Hi,

I have been playing around with this etchant as I have used ferric chloride in the past and it stains and is a pain to dispose of (properly). I mix up the Peroxide (3% Drug store version) and Muriatic acid (Dynamic Paint Products, no %info on bottle). The Muriatic acid definitely fumes when you open the bottle so it's strong.

I mix at 2:1 Peroxide to HCL and it etches the first boards just fine (just a couple minutes). The resulting solution is a light green and after a couple boards the colour doesn't change much and it pretty much seems to stop etching. I didn't see if it took 8 hours but after 30 min there was still copper.
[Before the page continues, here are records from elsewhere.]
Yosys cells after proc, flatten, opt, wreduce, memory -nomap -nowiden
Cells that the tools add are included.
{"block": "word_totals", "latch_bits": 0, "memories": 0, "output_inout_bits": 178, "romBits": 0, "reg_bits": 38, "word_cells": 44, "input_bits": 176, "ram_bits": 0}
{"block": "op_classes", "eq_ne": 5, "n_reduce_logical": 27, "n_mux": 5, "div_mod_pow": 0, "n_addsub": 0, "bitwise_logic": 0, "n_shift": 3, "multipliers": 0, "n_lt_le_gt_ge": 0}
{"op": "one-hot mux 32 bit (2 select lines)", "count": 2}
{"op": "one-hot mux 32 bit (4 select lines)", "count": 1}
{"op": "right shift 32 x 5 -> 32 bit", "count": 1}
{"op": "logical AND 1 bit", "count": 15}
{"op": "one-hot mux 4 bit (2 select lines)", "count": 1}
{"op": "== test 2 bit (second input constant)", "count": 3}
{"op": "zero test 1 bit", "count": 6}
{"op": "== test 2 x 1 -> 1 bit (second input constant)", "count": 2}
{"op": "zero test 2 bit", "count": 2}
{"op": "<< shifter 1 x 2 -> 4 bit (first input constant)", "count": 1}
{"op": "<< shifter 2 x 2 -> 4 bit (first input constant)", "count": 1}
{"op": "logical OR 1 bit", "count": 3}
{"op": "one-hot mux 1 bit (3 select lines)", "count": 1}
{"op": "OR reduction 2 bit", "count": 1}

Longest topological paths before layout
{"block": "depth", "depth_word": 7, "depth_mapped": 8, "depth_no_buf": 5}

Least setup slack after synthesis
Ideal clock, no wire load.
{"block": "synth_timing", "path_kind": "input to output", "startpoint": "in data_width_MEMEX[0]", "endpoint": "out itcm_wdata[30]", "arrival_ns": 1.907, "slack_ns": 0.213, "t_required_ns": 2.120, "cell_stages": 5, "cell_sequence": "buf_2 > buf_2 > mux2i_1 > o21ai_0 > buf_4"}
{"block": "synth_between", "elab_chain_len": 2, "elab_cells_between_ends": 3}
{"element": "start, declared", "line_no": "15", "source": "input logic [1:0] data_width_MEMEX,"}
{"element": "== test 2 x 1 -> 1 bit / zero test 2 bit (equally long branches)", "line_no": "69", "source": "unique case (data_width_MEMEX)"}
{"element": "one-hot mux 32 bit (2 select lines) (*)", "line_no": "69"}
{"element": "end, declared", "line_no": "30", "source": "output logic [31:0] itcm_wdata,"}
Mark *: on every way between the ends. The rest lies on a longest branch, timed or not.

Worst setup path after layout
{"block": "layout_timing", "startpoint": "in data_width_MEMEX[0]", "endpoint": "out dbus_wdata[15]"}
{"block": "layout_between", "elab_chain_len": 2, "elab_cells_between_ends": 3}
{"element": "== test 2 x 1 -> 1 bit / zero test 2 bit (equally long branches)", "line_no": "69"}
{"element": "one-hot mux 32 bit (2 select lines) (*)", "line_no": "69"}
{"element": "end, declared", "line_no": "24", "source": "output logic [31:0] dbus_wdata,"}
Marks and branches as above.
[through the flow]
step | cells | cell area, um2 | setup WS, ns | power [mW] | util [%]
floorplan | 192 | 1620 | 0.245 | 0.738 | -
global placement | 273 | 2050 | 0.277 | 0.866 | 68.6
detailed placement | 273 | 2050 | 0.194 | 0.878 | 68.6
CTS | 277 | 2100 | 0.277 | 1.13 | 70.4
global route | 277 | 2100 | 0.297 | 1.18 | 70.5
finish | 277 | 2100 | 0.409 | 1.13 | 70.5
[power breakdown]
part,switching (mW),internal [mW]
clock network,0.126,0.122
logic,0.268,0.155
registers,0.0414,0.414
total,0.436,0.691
==> config.mk <==
export PLATFORM = sky130hd
export DESIGN_NAME = dram_axi_id_remap
export DESIGN_NICKNAME = d
export VERILOG_FILES = /design/src/rtl/dram_axi_id_remap.sv
export SDC_FILE = /design/constraint.sdc
export NUM_CORES = 1
export LEC_CHECK = 0
export ABC_CLOCK_PERIOD_IN_PS = 10450
export CORE_MARGIN = 1.5
export CORE_UTILIZATION = 55
export CTS_CLUSTER_DIAMETER = 120
export DETAILED_ROUTE_END_ITERATION = 6
export GPL_TIMING_DRIVEN = 1
export PLACE_DENSITY = 0.86
export SKIP_LAST_GASP = 1
export SLEW_MARGIN = 20
export SYNTH_ARGS = -nofsm -noshare
export SYNTH_HDL_FRONTEND = slang
export SYNTH_SLANG_ARGS = --single-unit
==> constraint.sdc <==
create_clock -name clk_i -period 10.45 [get_ports clk_i]
set_input_delay 1.5675 -clock clk_i [delete_from_list [all_inputs] [get_ports clk_i]]
set_output_delay 1.5675 -clock clk_i [all_outputs]
set_load 0.005 [all_outputs]
**config.mk**
```make
export PLATFORM = sky130hd
export DESIGN_NAME = march_bist_ctrl_flat
export DESIGN_NICKNAME = d
export VERILOG_FILES = /design/src/rtl/march_bist_ctrl_if.sv /design/src/rtl/march_bist_ctrl.sv /design/src/flat_wrapper.sv
export SDC_FILE = /design/constraint.sdc
export NUM_CORES = 1
export LEC_CHECK = 0
export CORE_MARGIN = 10
export CORE_UTILIZATION = 35
export DETAILED_ROUTE_END_ITERATION = 16
export PLACE_DENSITY_LB_ADDON = 0.05
export RECOVER_POWER = 100
export SLEW_MARGIN = 20
export SYNTH_ARGS = -nofsm -noshare
export SYNTH_HDL_FRONTEND = slang
export SYNTH_SLANG_ARGS = --single-unit
export TNS_END_PERCENT = 10
```
**constraint.sdc**
```tcl
create_clock -name clk -period 5 [get_ports clk]
set_input_delay 1 -clock clk [delete_from_list [all_inputs] [get_ports clk]]
set_output_delay 1 -clock clk [all_outputs]
set_load 0.01 [all_outputs]
```
**src/rtl/march_bist_ctrl_if.sv**
```systemverilog
// March C- BIST sequencer bus: control strobes to the address/data
// generators and memory, comparator feedback, and the result report.
interface march_bist_ctrl_if #(
   parameter int unsigned ADR_SIZE = 4
);
   logic                start;
   logic                c_out;
   logic                error;
   logic                wr_en;
   logic                read_en;
   logic                rst_adr;
   logic                pr_res_adr;
   logic                enable;
   logic                up_down;
   logic                data_bit;
   logic                busy;
   logic                done;
   logic                status;
   logic [ADR_SIZE-1:0] fail_adr;
   logic [2:0]          fail_elem;

   // Sequencer side.
   modport master (
      input  start, c_out, error,
      output wr_en, read_en, rst_adr, pr_res_adr, enable, up_down, data_bit,
             busy, done, status, fail_adr, fail_elem
   );

   // BIST datapath / host side.
   modport slave (
      output start, c_out, error,
      input  wr_en, read_en, rst_adr, pr_res_adr, enable, up_down, data_bit,
             busy, done, status, fail_adr, fail_elem
   );
endinterface

```
**src/rtl/march_bist_ctrl.sv**
```systemverilog
// March C- sequencer: walks elements E0..E5 over 2^ADR_SIZE words, one
// memory operation per cycle, and records the first miscompare.
module march_bist_ctrl #(
   parameter int unsigned ADR_SIZE     = 4,
   parameter bit          STOP_ON_FAIL = 1'b0
) (
   input  logic              clk,
   input  logic              rst,
   march_bist_ctrl_if.master bus
);

   typedef enum logic [2:0] {
      S_IDLE,
      S_SETUP,
      S_RD,
      S_WR,
      S_DONE
   } state_t;

   localparam logic [ADR_SIZE-1:0] ADR_MAX = '1;

   state_t              state_q, state_d;
   logic [2:0]          elem_q, elem_d;
   logic [ADR_SIZE-1:0] adr_q, adr_d;
   logic                status_q, status_d;
   logic [ADR_SIZE-1:0] fail_adr_q, fail_adr_d;
   logic [2:0]          fail_elem_q, fail_elem_d;

   logic elem_up;
   logic rd_bit;
   logic wr_bit;
   logic adr_step_up;
   logic [ADR_SIZE-1:0] adr_next;

   logic wr_en, read_en, rst_adr, pr_res_adr, enable, up_down, data_bit;
   logic busy, done;

   // Per-element direction and background values: E3/E4 run downward,
   // E2/E4 read ones, E1/E3 write ones.
   always_comb begin
      elem_up     = !((elem_q == 3'd3) || (elem_q == 3'd4));
      rd_bit      = (elem_q == 3'd2) || (elem_q == 3'd4);
      wr_bit      = (elem_q == 3'd1) || (elem_q == 3'd3);
      adr_step_up = elem_up;
      adr_next    = adr_step_up ? (adr_q + 1'b1) : (adr_q - 1'b1);
   end

   // Next-state, shadow address, result capture and strobe decode.
   always_comb begin
      state_d     = state_q;
      elem_d      = elem_q;
      adr_d       = adr_q;
      status_d    = status_q;
      fail_adr_d  = fail_adr_q;
      fail_elem_d = fail_elem_q;
      wr_en       = 1'b0;
      read_en     = 1'b0;
      rst_adr     = 1'b0;
      pr_res_adr  = 1'b0;
      enable      = 1'b0;
      up_down     = 1'b0;
      data_bit    = 1'b0;
      busy        = 1'b0;
      done        = 1'b0;

      case (state_q)
         S_IDLE: begin
            if (bus.start) begin
               state_d     = S_SETUP;
               elem_d      = 3'd0;
               status_d    = 1'b1;
               fail_adr_d  = '0;
               fail_elem_d = '0;
            end
         end

         S_SETUP: begin
            busy       = 1'b1;
            up_down    = elem_up;
            rst_adr    = elem_up;
            pr_res_adr = !elem_up;
            adr_d      = elem_up ? '0 : ADR_MAX;
            state_d    = (elem_q == 3'd0) ? S_WR : S_RD;
         end

         S_RD: begin
            busy     = 1'b1;
            up_down  = elem_up;
            read_en  = 1'b1;
            data_bit = rd_bit;
            if (bus.error && status_q) begin
               status_d    = 1'b0;
               fail_adr_d  = adr_q;
               fail_elem_d = elem_q;
            end
            if (elem_q == 3'd5) begin
               enable = 1'b1;
            end
            // Abort takes priority over both element end and the RD->WR step.
            if (STOP_ON_FAIL && bus.error) begin
               state_d = S_DONE;
            end else if (elem_q == 3'd5) begin
               if (bus.c_out) begin
                  state_d = S_DONE;
               end else begin
                  adr_d = adr_next;
               end
            end else begin
               state_d = S_WR;
            end
         end

         S_WR: begin
            busy     = 1'b1;
            up_down  = elem_up;
            wr_en    = 1'b1;
            data_bit = wr_bit;
            enable   = 1'b1;
            if (bus.c_out) begin
               elem_d  = elem_q + 3'd1;
               state_d = S_SETUP;
            end else begin
               adr_d   = adr_next;
               state_d = (elem_q == 3'd0) ? S_WR : S_RD;
            end
         end

         S_DONE: begin
            done = 1'b1;
            if (bus.start) begin
               state_d     = S_SETUP;
               elem_d      = 3'd0;
               status_d    = 1'b1;
               fail_adr_d  = '0;
               fail_elem_d = '0;
            end
         end

         default: begin
            state_d = S_IDLE;
         end
      endcase
   end

   // State and result registers with synchronous reset.
   always_ff @(posedge clk) begin
      if (rst) begin
         state_q     <= S_IDLE;
         elem_q      <= 3'd0;
         adr_q       <= '0;
         status_q    <= 1'b1;
         fail_adr_q  <= '0;
         fail_elem_q <= '0;
      end else begin
         state_q     <= state_d;
         elem_q      <= elem_d;
         adr_q       <= adr_d;
         status_q    <= status_d;
         fail_adr_q  <= fail_adr_d;
         fail_elem_q <= fail_elem_d;
      end
   end

   assign bus.wr_en      = wr_en;
   assign bus.read_en    = read_en;
   assign bus.rst_adr    = rst_adr;
   assign bus.pr_res_adr = pr_res_adr;
   assign bus.enable     = enable;
   assign bus.up_down    = up_down;
   assign bus.data_bit   = data_bit;
   assign bus.busy       = busy;
   assign bus.done       = done;
   assign bus.status     = status_q;
   assign bus.fail_adr   = fail_adr_q;
   assign bus.fail_elem  = fail_elem_q;

endmodule
```
**src/flat_wrapper.sv**
```systemverilog
// flat-port wrapper written by rule: the top's interface ports become plain ports
module march_bist_ctrl_flat 
#(
   parameter int unsigned ADR_SIZE     = 4,
   parameter bit          STOP_ON_FAIL = 1'b0
)
  (clk, rst, bus_start, bus_c_out, bus_error, bus_wr_en, bus_read_en, bus_rst_adr, bus_pr_res_adr, bus_enable, bus_up_down, bus_data_bit, bus_busy, bus_done, bus_status, bus_fail_adr, bus_fail_elem);
  march_bist_ctrl_if #(.ADR_SIZE(ADR_SIZE)) bus_i ();
  input  logic clk;
  input  logic rst;
  input wire logic [$bits(bus_i.start)-1:0] bus_start;
  input wire logic [$bits(bus_i.c_out)-1:0] bus_c_out;
  input wire logic [$bits(bus_i.error)-1:0] bus_error;
  output wire logic [$bits(bus_i.wr_en)-1:0] bus_wr_en;
  output wire logic [$bits(bus_i.read_en)-1:0] bus_read_en;
  output wire logic [$bits(bus_i.rst_adr)-1:0] bus_rst_adr;
  output wire logic [$bits(bus_i.pr_res_adr)-1:0] bus_pr_res_adr;
  output wire logic [$bits(bus_i.enable)-1:0] bus_enable;
  output wire logic [$bits(bus_i.up_down)-1:0] bus_up_down;
  output wire logic [$bits(bus_i.data_bit)-1:0] bus_data_bit;
  output wire logic [$bits(bus_i.busy)-1:0] bus_busy;
  output wire logic [$bits(bus_i.done)-1:0] bus_done;
  output wire logic [$bits(bus_i.status)-1:0] bus_status;
  output wire logic [$bits(bus_i.fail_adr)-1:0] bus_fail_adr;
  output wire logic [$bits(bus_i.fail_elem)-1:0] bus_fail_elem;
  assign bus_i.start = bus_start;
  assign bus_i.c_out = bus_c_out;
  assign bus_i.error = bus_error;
  assign bus_wr_en = bus_i.wr_en;
  assign bus_read_en = bus_i.read_en;
  assign bus_rst_adr = bus_i.rst_adr;
  assign bus_pr_res_adr = bus_i.pr_res_adr;
  assign bus_enable = bus_i.enable;
  assign bus_up_down = bus_i.up_down;
  assign bus_data_bit = bus_i.data_bit;
  assign bus_busy = bus_i.busy;
  assign bus_done = bus_i.done;
  assign bus_status = bus_i.status;
  assign bus_fail_adr = bus_i.fail_adr;
  assign bus_fail_elem = bus_i.fail_elem;
  march_bist_ctrl #(.ADR_SIZE(ADR_SIZE), .STOP_ON_FAIL(STOP_ON_FAIL)) u_core (.clk(clk), .rst(rst), .bus(bus_i));
endmodule
```
==> results.ini, run 1 <==
[outcome]
status=completed

[sta]
setup_violations=0
slew_violations=0
finalClockSkew_ns=0.00548
holdWs_ns=0.494
period_minus_slack_ns=3.18
fin_crit_sh_pct=63.7
finalHoldViolations=0
tightest_slew_ns=0.959
fmax_ghz=0.314
maxSlewHeadroom_pct=36.0
fin_tns_setup_ns=0
rsz0062_at_grt=no

[final_layout]
area_growth_pct=22.7
nets=156
diodes=0
fill_cells=292
instances_no_fill=173
fin_area_sq_um=1310
drive_above_1_share_pct=5.63

[cts]
clk_latency_ns=0.29
cts_resized=0
cts.reportedPaths.clkPinSlew_ns=0.11
clockBufferDepth=2
cts_setup_buffers=0
clockRootBuffer=clkbuf_4
numCtsBuffers=3
htreeDepth=1
cts_tree=yes
clock_sink_count=18
postCtsHoldBufs=0

[critical_path]
end_kind=primary output
start_kind=flop
cpMaxStageDelayCell=dlygate4sd3_1
rr_worst_depth=9
arrival_ns=2.18
r2r_slack_ns=2.61
worstPathMaxFanout=9
worstPathRequired_ns=4.00
reg2reg_to=u_core.adr_q[3]$_SDFFE_PP0P_
r2r_start=u_core.elem_q[0]$_SDFFE_PP0P_
path_class=reg2out
cp_cell_sequence=inv_1, ha_1, mux2i_4, inv_2, nor3_1, dlygate4sd3_1
slowest_delay_ns=0.63

[logic_synthesis]
synth_xor_area_share_pct=0.822
ys.flop_type=dfxtp_1
synth_top_family_by_area=simple AND/OR/NAND/NOR gates
synth.net_count=136
synth.area.top_cells=dfxtp_1 (34%), ha_1 (8.2%), mux2i_1 (7.5%), nor2_1 (6.3%), a21oi_1 (4.7%)
synthCells=123
ys_seq_area_share_pct=33.8
avgSynthCellArea_sq_um=8.67
synth-compound-area-share_pct=18.9
async_reset_ff_share_pct=0
netlist.area_leader.share_pct=33.8
synthTopCellsByCount=dfxtp_1 (18), nor2_1 (18), a21oi_1 (10), nand2_1 (9), mux2i_1 (8)
post_synth_mux_area_share_pct=10.7
synth_area_leader_cell=dfxtp_1
synth_seq_cells=18
synth-simple-area-share_pct=19.8
synth_edf_count=0
synthAdderAreaFrac_pct=10.1
yosysUniqueCellTypes=38
ys_warn_count=0
netlist_area_sq_um=1070

[hold_path]
whs_path_depth=2
worstHoldStart=u_core.bus.fail_elem[2]$_SDFFE_PP0P_
min_to=u_core.bus.fail_elem[2]$_SDFFE_PP0P_
hp-class=reg2reg

[routing]
drtAntennaViolNets=0
vias=937
wl_per_cell_um=15.5
drc=0
drt_iter0_markers=114
vias_per_cell=5.42
drt_wl_total_um=2690
dr.pass1.iters=4

[global_route]
grt_overflow=0
grt_pass1_vias=901
track_usage_pct=10.2
grt_pass1_wl_um=4470
antenna_found_initial=0
grt_max_degree=14

[pwr]
power_leakage_nw=0.565
ir_drop_mv=0.135
power_density_nw_per_um2=247

[floorplan]
die_area_sq_um=5650
core-area_sq_um=2830
row_count=19
io_pins=22
die_h_um=75.2
initial_core_util_pct=37.7
die_w_um=75.2

[placed_design]
placedCellCount=169
dp_hpwl_um=2090
portBuffers=21
gp_congestion=0.753
place_area_sq_um=1280

[flow_run]
drv_cap=0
I too am trying to figure out what may be going wrong. I tried adding more HCL to the bath and it didn't seem to do anything so I added some peroxide to match the HCL I added but no result (in the 30 min I had the board in). My etchant never gets that dark green/brown I see in your images. Any advice or tips?

Thanks!

be always sure that copper on your board is shiny (does not have an oxidized layer that will protect the copper from etchant)
1. i polish it witch some polishing paste, dont forget edges
2. clean the result with some alcohol or similiar to remove the paste and any smear (fingerprints), this can protect copper from etching away too, best thing is to use gloves from this point. dont touch the copper board with your hands
if it's polished and clean, its ready to be sprayed with photoresist or for hand drawing ...
i do all of this and i dont have problems, i use FeCl3

I have experienced the exact same thing.  After 24 hours or so it stops etching almost completely.  I believe this is due to all the oxygen leaving the solution.  You might notice that a new batch it will form bubbles as it out-gasses.

To me the plain HCL and peroxide solution seems useless unless you're just going to use it for one day.  It won't last any time at all in this form.  You can't store it in an airtight container because it will explode due to pressure building (a caution many people seem to forget on pages like this).   You can't add more peroxide (or acid) to rejuvenate the solution because you're adding mostly water when  you do this so it just makes things worse each time you do it.  I can't figure out why people think it's so great.  Maybe they're just using it once or I'm doing something horribly wrong.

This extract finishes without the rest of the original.